通期では売上高540億円(前期比23.1%増)、営業利益67.5億円(同49.3%増)、純利益55億円(同40.6%増)を会社側では予想しています。会社予想通りであれば純利益は過去最高益更新の見込みです。

市場では今期営業利益は70億円と会社予想を上回る業績予想となっており、最高益更新の可能性はありそうです。なお、来期の市場予想営業利益は84億円とさらに伸びそうです。

業績的に最高益更新が視野に入っているのにもかかわらず、株価は2018年高値7,480円から4割弱下げた水準にあります。当社製品はEV化、電動化で追い風を受ける可能性が大きく、株価は出遅れていると言えるかもしれません。

■ダイフク(6383)~世界一のマテハンメーカー。23.3期は過去最高売上・利益の更新見込む

★月足チャート(10年)

  • ※データは2023/4/28(月足)10:30時点。
  • ※当社チャートツールを用いてSBI証券が作成。
  • ※上記は過去の実績であり、将来の運用成果を保証または示唆するものではありません。

★通期業績推移(百万円)

  • ※当社Webサイトの業績表示ツールをもとに、SBI証券が作成。

■世界一のマテハン総合メーカー

マテハン業界で、売上高世界第1位を誇る企業です(同社HPより)。

マテハンとは、マテリアルハンドリング(Material Handling)の略称です。製造業や物流業において、あらゆるモノの移動(保管、仕分け、運搬...etc)を効率的に管理することを指します。マテハン機器とは、マテハンを効率化させるための機器にあたります。最近では、コロナ禍でeコマース需要が拡大した際、物流事業を中心にマテハン機器の需要が急激に高まりました。

同社はマテハン機器の製造のみならず、導入のための企画、設計、アフターサービス等のシステムインテグレーターとしてのサービスも展開しています。

顧客業種は多岐に渡り、売上高構成比は商業及び小売業が30%、半導体を含むエレクトロニクスが29%、自動車及び自動車部品が12%、運輸・倉庫が6%他です(22.3期)。
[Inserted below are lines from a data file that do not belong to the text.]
[src/design/pqsi_pkg.sv]
// Package for the sorted priority queue: transaction types, field widths,
// command and status codes, and default sizes. Depends on nothing.
package pqsi_pkg;

  localparam int DEFAULT_QUEUE_DEPTH = 16;
  localparam int MAX_PRIORITY        = 5;

  localparam int VALUE_W  = 32;
  localparam int PRI_W    = 3;
  localparam int COUNT_W  = 5;
  localparam int STATUS_W = 2;

  localparam logic CMD_ENQUEUE = 1'b0;
  localparam logic CMD_DEQUEUE = 1'b1;

  localparam logic [STATUS_W-1:0] STATUS_DONE  = 2'd0;
  localparam logic [STATUS_W-1:0] STATUS_EMPTY = 2'd1;
  localparam logic [STATUS_W-1:0] STATUS_FULL  = 2'd2;

  typedef struct packed {
    logic                      command;
    logic signed [VALUE_W-1:0] value;
    logic [PRI_W-1:0]          priority_req;
  } in_item_t;

  typedef struct packed {
    logic [STATUS_W-1:0]       status;
    logic signed [VALUE_W-1:0] out_value;
    logic [PRI_W-1:0]          out_priority;
    logic [COUNT_W-1:0]        entry_count;
  } out_item_t;

  // One stored queue entry.
  typedef struct packed {
    logic [PRI_W-1:0]          priority_lvl;
    logic signed [VALUE_W-1:0] value;
  } entry_t;

endpackage

[src/design/priority_queue_sorted_insert.sv]
// Sorted priority queue: a circular entry RAM walked by a small sequencer.
// Enqueue: a walk from the tail (S_SCAN) moves each entry of lower priority back one slot,
// with a further S_PLACE step when the walk reaches the head; the result leaves in S_FINISH.
// Dequeue reads the head (S_DQ_WAIT) before S_FINISH; full or empty rejections go straight
// to S_FINISH. The next transaction is taken only after the result is presented.
// Reset (rst_n low, synchronous) empties the queue; the entry RAM itself is not cleared.
module priority_queue_sorted_insert import pqsi_pkg::*; #(
  parameter int QUEUE_DEPTH = DEFAULT_QUEUE_DEPTH
) (
  input  logic      clk,
  input  logic      rst_n,
  input  logic      in_valid,
  output logic      in_stall,
  input  in_item_t  in_data,
  output logic      out_valid,
  input  logic      out_stall,
  output out_item_t out_data
);

  localparam int ADDR_W  = $clog2(QUEUE_DEPTH);
  localparam int CNT_W   = $clog2(QUEUE_DEPTH + 1);
  localparam int ENTRY_W = $bits(entry_t);

  localparam logic [ADDR_W:0]   DEPTH_EXT = (ADDR_W + 1)'(QUEUE_DEPTH);
  localparam logic [ADDR_W-1:0] LAST_ADDR = ADDR_W'(QUEUE_DEPTH - 1);
  localparam logic [CNT_W-1:0]  DEPTH_CNT = CNT_W'(QUEUE_DEPTH);

  typedef enum logic [4:0] {
    S_IDLE    = 5'b00001,
    S_SCAN    = 5'b00010,
    S_PLACE   = 5'b00100,
    S_DQ_WAIT = 5'b01000,
    S_FINISH  = 5'b10000
  } state_t;

  // Physical slot of a logical position: the queue is a ring that starts at the head.
  function automatic logic [ADDR_W-1:0] wrap_add(input logic [ADDR_W-1:0] base,
                                                 input logic [ADDR_W-1:0] off);
    logic [ADDR_W:0] sum;
    sum = {1'b0, base} + {1'b0, off};
    if (sum >= DEPTH_EXT) begin
      sum = sum - DEPTH_EXT;
    end
    return sum[ADDR_W-1:0];
  endfunction

  function automatic logic [ADDR_W-1:0] wrap_dec(input logic [ADDR_W-1:0] p);
    return (p == '0) ? LAST_ADDR : ADDR_W'(p - 1'b1);
  endfunction

  function automatic logic [ADDR_W-1:0] wrap_inc(input logic [ADDR_W-1:0] p);
    return (p == LAST_ADDR) ? '0 : ADDR_W'(p + 1'b1);
  endfunction

  // A priority of zero is stored as one, and anything above the top level as the top level.
  function automatic logic [PRI_W-1:0] clamp_priority(input logic [PRI_W-1:0] raw);
    logic [PRI_W-1:0] p;
    p = raw;
    if (p == '0) begin
      p = PRI_W'(1);
    end
    if (int'(p) > MAX_PRIORITY) begin
      p = PRI_W'(MAX_PRIORITY);
    end
    return p;
  endfunction

  state_t            state_r, state_nxt;
  logic [CNT_W-1:0]  occ_r, occ_nxt;
  logic [ADDR_W-1:0] head_r, head_nxt;
  logic [ADDR_W-1:0] rd_ptr_r, rd_ptr_nxt;
  logic [ADDR_W-1:0] wr_ptr_r, wr_ptr_nxt;
  logic [ADDR_W-1:0] left_r, left_nxt;
  entry_t            new_r, new_nxt;
  out_item_t         res_r, res_nxt;
  logic              out_valid_r, out_valid_nxt;
  out_item_t         out_data_r, out_data_nxt;

  logic               ram_we;
  logic [ADDR_W-1:0]  ram_waddr;
  logic [ENTRY_W-1:0] ram_wdata;
  logic [ADDR_W-1:0]  ram_raddr;
  logic [ENTRY_W-1:0] ram_rdata;
  entry_t             rd_entry;

  logic              in_acc;
  logic              q_full;
  logic              q_empty;
  logic [ADDR_W-1:0] occ_addr;
  logic [ADDR_W-1:0] tail_addr;
  logic [ADDR_W-1:0] slot_addr;
  logic [PRI_W-1:0]  in_pri;

  pqsi_ram #(
    .WIDTH (ENTRY_W),
    .DEPTH (QUEUE_DEPTH)
  ) u_entries (
    .clk   (clk),
    .we    (ram_we),
    .waddr (ram_waddr),
    .wdata (ram_wdata),
    .raddr (ram_raddr),
    .rdata (ram_rdata)
  );

  assign rd_entry = entry_t'(ram_rdata);

  // A new transaction is taken only while the sequencer is idle. The output register
  // decouples the result side, so a waiting result does not hold off the next input.
  assign in_stall = (state_r != S_IDLE);
  assign in_acc   = in_valid && (state_r == S_IDLE);

  assign q_full    = (occ_r == DEPTH_CNT);
  assign q_empty   = (occ_r == '0);
  // Only used when the queue is not full, so the occupancy fits an address.
  assign occ_addr  = ADDR_W'(occ_r);
  assign tail_addr = wrap_add(head_r, ADDR_W'(occ_addr - 1'b1));
  assign slot_addr = wrap_add(head_r, occ_addr);
  assign in_pri    = clamp_priority(in_data.priority_req);

  // The enqueue walk starts at the tail and moves toward the head. Each cycle the entry
  // read in the previous cycle is compared with the new priority: if it is lower, the
  // entry moves back one slot and the next one up is read; otherwise the new entry lands
  // in the freed slot behind it. Equal priorities therefore keep arrival order.
  always_comb begin
    state_nxt     = state_r;
    occ_nxt       = occ_r;
    head_nxt      = head_r;
    rd_ptr_nxt    = rd_ptr_r;
    wr_ptr_nxt    = wr_ptr_r;
    left_nxt      = left_r;
    new_nxt       = new_r;
    res_nxt       = res_r;
    out_valid_nxt = out_valid_r;
    out_data_nxt  = out_data_r;
    ram_we        = 1'b0;
    ram_waddr     = wr_ptr_r;
    ram_wdata     = ENTRY_W'(new_r);
    ram_raddr     = rd_ptr_r;

    if (out_valid_r && !out_stall) begin
      out_valid_nxt = 1'b0;
    end

    unique case (state_r)
      S_IDLE: begin
        if (in_acc) begin
          res_nxt.out_value = '0;
          if (in_data.command == CMD_ENQUEUE) begin
            if (q_full) begin
              res_nxt.status       = STATUS_FULL;
              res_nxt.out_priority = '0;
              res_nxt.entry_count  = COUNT_W'(occ_r);
              state_nxt            = S_FINISH;
            end else begin
              new_nxt.priority_lvl = in_pri;
              new_nxt.value        = in_data.value;
              occ_nxt              = CNT_W'(occ_r + 1'b1);
              res_nxt.status       = STATUS_DONE;
              res_nxt.out_priority = in_pri;
              res_nxt.entry_count  = COUNT_W'(occ_r + 1'b1);
              if (q_empty) begin
                // Nothing to walk past: the entry goes straight to the head slot.
                ram_we    = 1'b1;
                ram_waddr = slot_addr;
                ram_wdata = ENTRY_W'({in_pri, in_data.value});
                state_nxt = S_FINISH;
              end else begin
                ram_raddr  = tail_addr;
                rd_ptr_nxt = tail_addr;
                wr_ptr_nxt = slot_addr;
                left_nxt   = ADDR_W'(occ_addr - 1'b1);
                state_nxt  = S_SCAN;
              end
            end
          end else begin
            if (q_empty) begin
              res_nxt.status       = STATUS_EMPTY;
              res_nxt.out_priority = '0;
              res_nxt.entry_count  = '0;
              state_nxt            = S_FINISH;
            end else begin
              ram_raddr = head_r;
              head_nxt  = wrap_inc(head_r);
              occ_nxt   = CNT_W'(occ_r - 1'b1);
              state_nxt = S_DQ_WAIT;
            end
          end
        end
      end
      S_SCAN: begin
        ram_we    = 1'b1;
        ram_waddr = wr_ptr_r;
        if (rd_entry.priority_lvl < new_r.priority_lvl) begin
          ram_wdata  = ram_rdata;
          wr_ptr_nxt = rd_ptr_r;
          if (left_r == '0) begin
            state_nxt = S_PLACE;
          end else begin
            ram_raddr  = wrap_dec(rd_ptr_r);
            rd_ptr_nxt = wrap_dec(rd_ptr_r);
            left_nxt   = ADDR_W'(left_r - 1'b1);
          end
        end else begin
          ram_wdata = ENTRY_W'(new_r);
          state_nxt = S_FINISH;
        end
      end
      S_PLACE: begin
        // Every held entry had lower priority: the new one becomes the head.
        ram_we    = 1'b1;
        ram_waddr = wr_ptr_r;
        ram_wdata = ENTRY_W'(new_r);
        state_nxt = S_FINISH;
      end
      S_DQ_WAIT: begin
        res_nxt.status       = STATUS_DONE;
        res_nxt.out_value    = rd_entry.value;
        res_nxt.out_priority = rd_entry.priority_lvl;
        res_nxt.entry_count  = COUNT_W'(occ_r);
        state_nxt            = S_FINISH;
      end
      S_FINISH: begin
        if (!out_valid_r || !out_stall) begin
          out_valid_nxt = 1'b1;
          out_data_nxt  = res_r;
          state_nxt     = S_IDLE;
        end
      end
      default: begin
        state_nxt = S_IDLE;
      end
    endcase
  end

  always_ff @(posedge clk) begin
    if (!rst_n) begin
      state_r     <= S_IDLE;
      occ_r       <= '0;
      head_r      <= '0;
      out_valid_r <= 1'b0;
    end else begin
      state_r     <= state_nxt;
      occ_r       <= occ_nxt;
      head_r      <= head_nxt;
      out_valid_r <= out_valid_nxt;
    end
  end

  always_ff @(posedge clk) begin
    rd_ptr_r   <= rd_ptr_nxt;
    wr_ptr_r   <= wr_ptr_nxt;
    left_r     <= left_nxt;
    new_r      <= new_nxt;
    res_r      <= res_nxt;
    out_data_r <= out_data_nxt;
  end

  assign out_valid = out_valid_r;
  assign out_data  = out_data_r;

  // The queue never holds more entries than it has slots.
  a_occ_bound: assert property (@(posedge clk) disable iff (!rst_n)
    occ_r <= DEPTH_CNT)
    else $error("occupancy above queue depth");

  // A full rejection always reports a full queue.
  a_full_count: assert property (@(posedge clk) disable iff (!rst_n)
    out_valid && (out_data.status == STATUS_FULL) |->
      out_data.entry_count == COUNT_W'(QUEUE_DEPTH))
    else $error("full status with wrong entry count");

  // A dequeue from a non-empty queue removes exactly one entry.
  a_deq_count: assert property (@(posedge clk) disable iff (!rst_n)
    in_valid && !in_stall && (in_data.command == CMD_DEQUEUE) && (occ_r != '0) |=>
      occ_r == CNT_W'($past(occ_r) - 1'b1))
    else $error("dequeue did not decrement occupancy");

endmodule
海外売上高は65%で、そのうちアジアが32%、次いで北米が27%を占めます(同)。

■豊富な受注残は、24.3期から開花予定?

前述のコロナ禍によるeコマースの巣ごもり特需を受け、2020年の同社株価は一貫して右肩上がりでした。2021年に取引時間中最高値を4,500円をつけた後、現時点(23.4.27)はおよそ▲45%水準まで低下しています。

株安の背景には、2021年2月に発表された中計数値が弱かったことや、原材料不足の影響による採算悪化に伴い利益見通しを下方修正したことが嫌気されたことがあった模様です。

23.3期3Q決算発表時には業績見通しに関して、売上高の上方修正はありました。一方で、利益は原材料費高騰等の影響で据え置きとなっています。

ただ、未来の売上げの根幹となる受注残高は順調に推移していることが確認されており、24.3期以降の好業績が期待できます。リスク要因としては、利益を圧迫している原材料費や人件費等のコスト上昇が業績見通しに関してどれだけ重しとなってくるのかが、5/12(金)の本決算発表では注目されるでしょう。